In Philippians 2:12-18, Paul is exhorting the Philippians to put legs on their faith, and encouraging them to make it second nature:
“Wherefore, my beloved, as ye have always obeyed, not as in my presence only, but now much more in my absence, work out your own salvation with fear and trembling.” (Philippians 2:12)
When he says: “work out your own salvation with fear and trembling,” he does not mean we can work our way into heaven. Entrance into heaven is by faith in Christ alone. This admonition is similar to the words of James who declared: “faith without works is dead” (James 2:26). True faith, like true biblical love, always manifests itself by action.
But Paul does not want action alone. He wants the right attitude to go along with the action. He says to work out our salvation with fear and trembling. In other words, we are to approach our Christian walk with a sense of urgency and reverence. In the Old Testament, a Levitical priest would enter the holy of holies once a year to make the annual atonement for the sins of the people. He was instructed to wear small bells on the hem of his garment so people outside could hear his movements, and a rope was tied to him to pull him out in case he did something to incur God’s wrath and he was struck dead. Sounds intense but remember this was before the ultimate atonement of Christ on the cross. We can only imagine the fear and trembling that priest must have felt. Paul wants us to have that level of reverence when it comes to our walk with the Lord. That’s not to say God is just waiting to “zap us.” It means we need to understand that we serve the same holy God that the Levitical priests did. We cannot be cavalier in our obedience.

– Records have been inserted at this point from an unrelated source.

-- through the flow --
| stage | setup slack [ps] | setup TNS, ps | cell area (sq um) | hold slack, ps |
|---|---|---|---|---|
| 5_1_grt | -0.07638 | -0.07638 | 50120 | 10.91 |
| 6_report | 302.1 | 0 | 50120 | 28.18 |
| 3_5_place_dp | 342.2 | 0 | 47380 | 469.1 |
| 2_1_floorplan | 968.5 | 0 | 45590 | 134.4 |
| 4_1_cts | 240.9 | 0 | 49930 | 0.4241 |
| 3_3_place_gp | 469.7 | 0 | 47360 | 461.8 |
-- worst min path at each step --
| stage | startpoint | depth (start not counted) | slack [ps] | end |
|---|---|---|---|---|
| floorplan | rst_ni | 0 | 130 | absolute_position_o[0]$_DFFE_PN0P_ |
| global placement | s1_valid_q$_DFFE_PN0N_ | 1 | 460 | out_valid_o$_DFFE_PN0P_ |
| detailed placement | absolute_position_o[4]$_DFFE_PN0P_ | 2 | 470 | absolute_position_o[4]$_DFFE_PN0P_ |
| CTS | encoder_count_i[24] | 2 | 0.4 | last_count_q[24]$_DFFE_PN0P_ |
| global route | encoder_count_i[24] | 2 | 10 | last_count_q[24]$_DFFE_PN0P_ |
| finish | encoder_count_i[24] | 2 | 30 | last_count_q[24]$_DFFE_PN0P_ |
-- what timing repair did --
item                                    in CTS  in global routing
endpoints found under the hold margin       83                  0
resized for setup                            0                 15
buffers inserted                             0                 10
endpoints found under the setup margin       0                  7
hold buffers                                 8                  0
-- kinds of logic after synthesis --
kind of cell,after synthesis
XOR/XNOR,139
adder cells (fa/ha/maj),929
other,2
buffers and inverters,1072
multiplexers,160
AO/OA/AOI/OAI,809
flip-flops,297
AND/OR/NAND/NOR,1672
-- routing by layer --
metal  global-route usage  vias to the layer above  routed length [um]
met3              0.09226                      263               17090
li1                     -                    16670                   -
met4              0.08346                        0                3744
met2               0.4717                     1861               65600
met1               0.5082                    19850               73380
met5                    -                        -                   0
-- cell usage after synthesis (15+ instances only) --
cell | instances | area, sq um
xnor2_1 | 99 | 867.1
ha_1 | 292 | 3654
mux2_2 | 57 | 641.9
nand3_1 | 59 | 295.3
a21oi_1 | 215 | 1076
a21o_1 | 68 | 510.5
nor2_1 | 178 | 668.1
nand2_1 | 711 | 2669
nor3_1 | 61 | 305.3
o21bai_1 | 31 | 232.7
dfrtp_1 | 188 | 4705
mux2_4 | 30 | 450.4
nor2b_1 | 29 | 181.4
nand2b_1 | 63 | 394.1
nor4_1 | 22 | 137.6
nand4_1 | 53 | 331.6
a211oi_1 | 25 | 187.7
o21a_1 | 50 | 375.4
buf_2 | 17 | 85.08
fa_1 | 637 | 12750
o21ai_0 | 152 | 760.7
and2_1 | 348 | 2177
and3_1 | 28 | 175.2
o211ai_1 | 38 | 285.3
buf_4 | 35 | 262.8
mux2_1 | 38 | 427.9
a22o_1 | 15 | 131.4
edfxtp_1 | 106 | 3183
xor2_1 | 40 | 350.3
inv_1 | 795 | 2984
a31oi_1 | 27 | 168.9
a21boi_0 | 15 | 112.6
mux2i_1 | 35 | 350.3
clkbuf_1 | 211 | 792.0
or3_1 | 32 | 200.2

We also must not be grudging in our obedience. Paul tells the Philippians: “Do all things without murmurings and disputings” (2:14), and his language does not limit that to when we are in church. He means for that to apply to all of our dealings, including those outside the church so that we are “blameless and harmless, the sons of God, without rebuke, in the midst of a crooked and perverse nation, among whom ye shine as lights in the world” (2:15). (Remember the old saying: “A hypocrite is someone who just isn’t himself on Sunday.” We need to be like Christ every day.)
Going back to the idea of congregations ministering to their pastors, Paul encourages the Philippians to obey so that he “may rejoice in the day of Christ that I have not run in vain, neither labored in vain” (2:16).
To be a testimony in the world, and a source of joy to our God and the people He has called to shepherd us, we need to be found walking in the truth. (See 2 John 1:4.) We need to put legs on our faith.